Destin and Annie saw them too. It was coming around the corner near her school. There were half a dozen white rabbits running around a playground. They were scaling the big jungle gym and leaping over it and into the sandbox before skittering through a series of plastic tubes, and under the large metal duck on a spring, then making it through the wooden fence on the other side, and escaping there through a crack.

“Daddy, Daddy, Daddy!”

“Yeah Annie, look at that.”

He stopped the car and watched as the rabbits ran through the playground.

“I wonder where they are going?”

“Daddy, can I have a rabbit?”

“And I wonder where they came from. What?”

“A rabbit, can I have one of those?”

He smiled.

“We can add that to the list and see what everyone thinks tonight. Okay?”

“Okay.” She pulled her backpack on. Her father kissed her and sent her to the school.

Then he got back in his own car and headed for the high school. It was frogs today, but he hadn’t wanted to tell anyone that, and he’d rather not do it either, but it was what it was.

He pulled around the corner, and down the street to his own school. He parked in his designated spot, the one right under the branch that the robins all liked to congregate on, and pulled his old musty box out of the back seat. Expecting to find his notes and diagrams about the frog’s internal anatomy, he saw instead a small nest, made of the remains of all his notes and materials. It looked more like a jumble of paper, but some kind of little critter must have done it.

What was in there?

He closed the lid of the box, tucked it under his arm, and went into the school through a side door.
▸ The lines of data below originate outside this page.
File: config.mk
export PLATFORM = sky130hd
export DESIGN_NAME = job_decode
export DESIGN_NICKNAME = d
export VERILOG_FILES = /design/src/spmm_params_pkg.sv /design/src/spmm_types_pkg.sv /design/src/job_decode.sv
export SDC_FILE = /design/constraint.sdc
export NUM_CORES = 1
export LEC_CHECK = 0
export BUFFER_PORTS_ARGS = -buffer_cell sky130_fd_sc_hd__buf_2
export CORE_AREA = 8 8 212 214
export DETAILED_ROUTE_END_ITERATION = 8
export DIE_AREA = 0 0 220 222
export PLACE_DENSITY = 0.55
export SETUP_SLACK_MARGIN = 0.3
export SLEW_MARGIN = 20
export SYNTH_ARGS = -nofsm -noshare
export SYNTH_HDL_FRONTEND = slang
export SYNTH_SLANG_ARGS = --single-unit
File: constraint.sdc
create_clock -name clock -period 6.55 [get_ports clock]
set_input_delay 1.965 -clock clock [delete_from_list [all_inputs] [get_ports clock]]
set_output_delay 1.965 -clock clock [all_outputs]
set_load 0.005 [all_outputs]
Inside, he could smell the ammonia of the recently mopped floors. Students were headed everywhere. Some were hanging out on the floors by their lockers, not yet able to get into their classrooms, others wandered the halls heading up and down from the cafeteria to the gym over and over again, but most of them just crowded around and talked.

Somewhere in the distance, a warning bell rang. There were another ten minutes before classes were to begin. Destin could feel something moving in the box, scratching to get out. Was the box feeling warmer? He shifted it to his other arm. Maybe it was like a small raccoon or a squirrel, but jittery. It bounced in there. Was that a bounce?

He slipped into his classroom and put the box on his big science table. It was black and burn proof.

The box moved.

He pushed it back into the middle of the table. Students were knocking at the door. He didn’t want to show them this. What if he’d just managed to bring a stray or something into the school building?

Whatever it was scratched, and a little white paw appeared through flaps where they all came together at the top of the box.

There was chewing.

He held the box feeling for movement.

After a moment, all signs of it stopped.

He reached down with a finger, and pulled gently at the flaps, and opened the box up.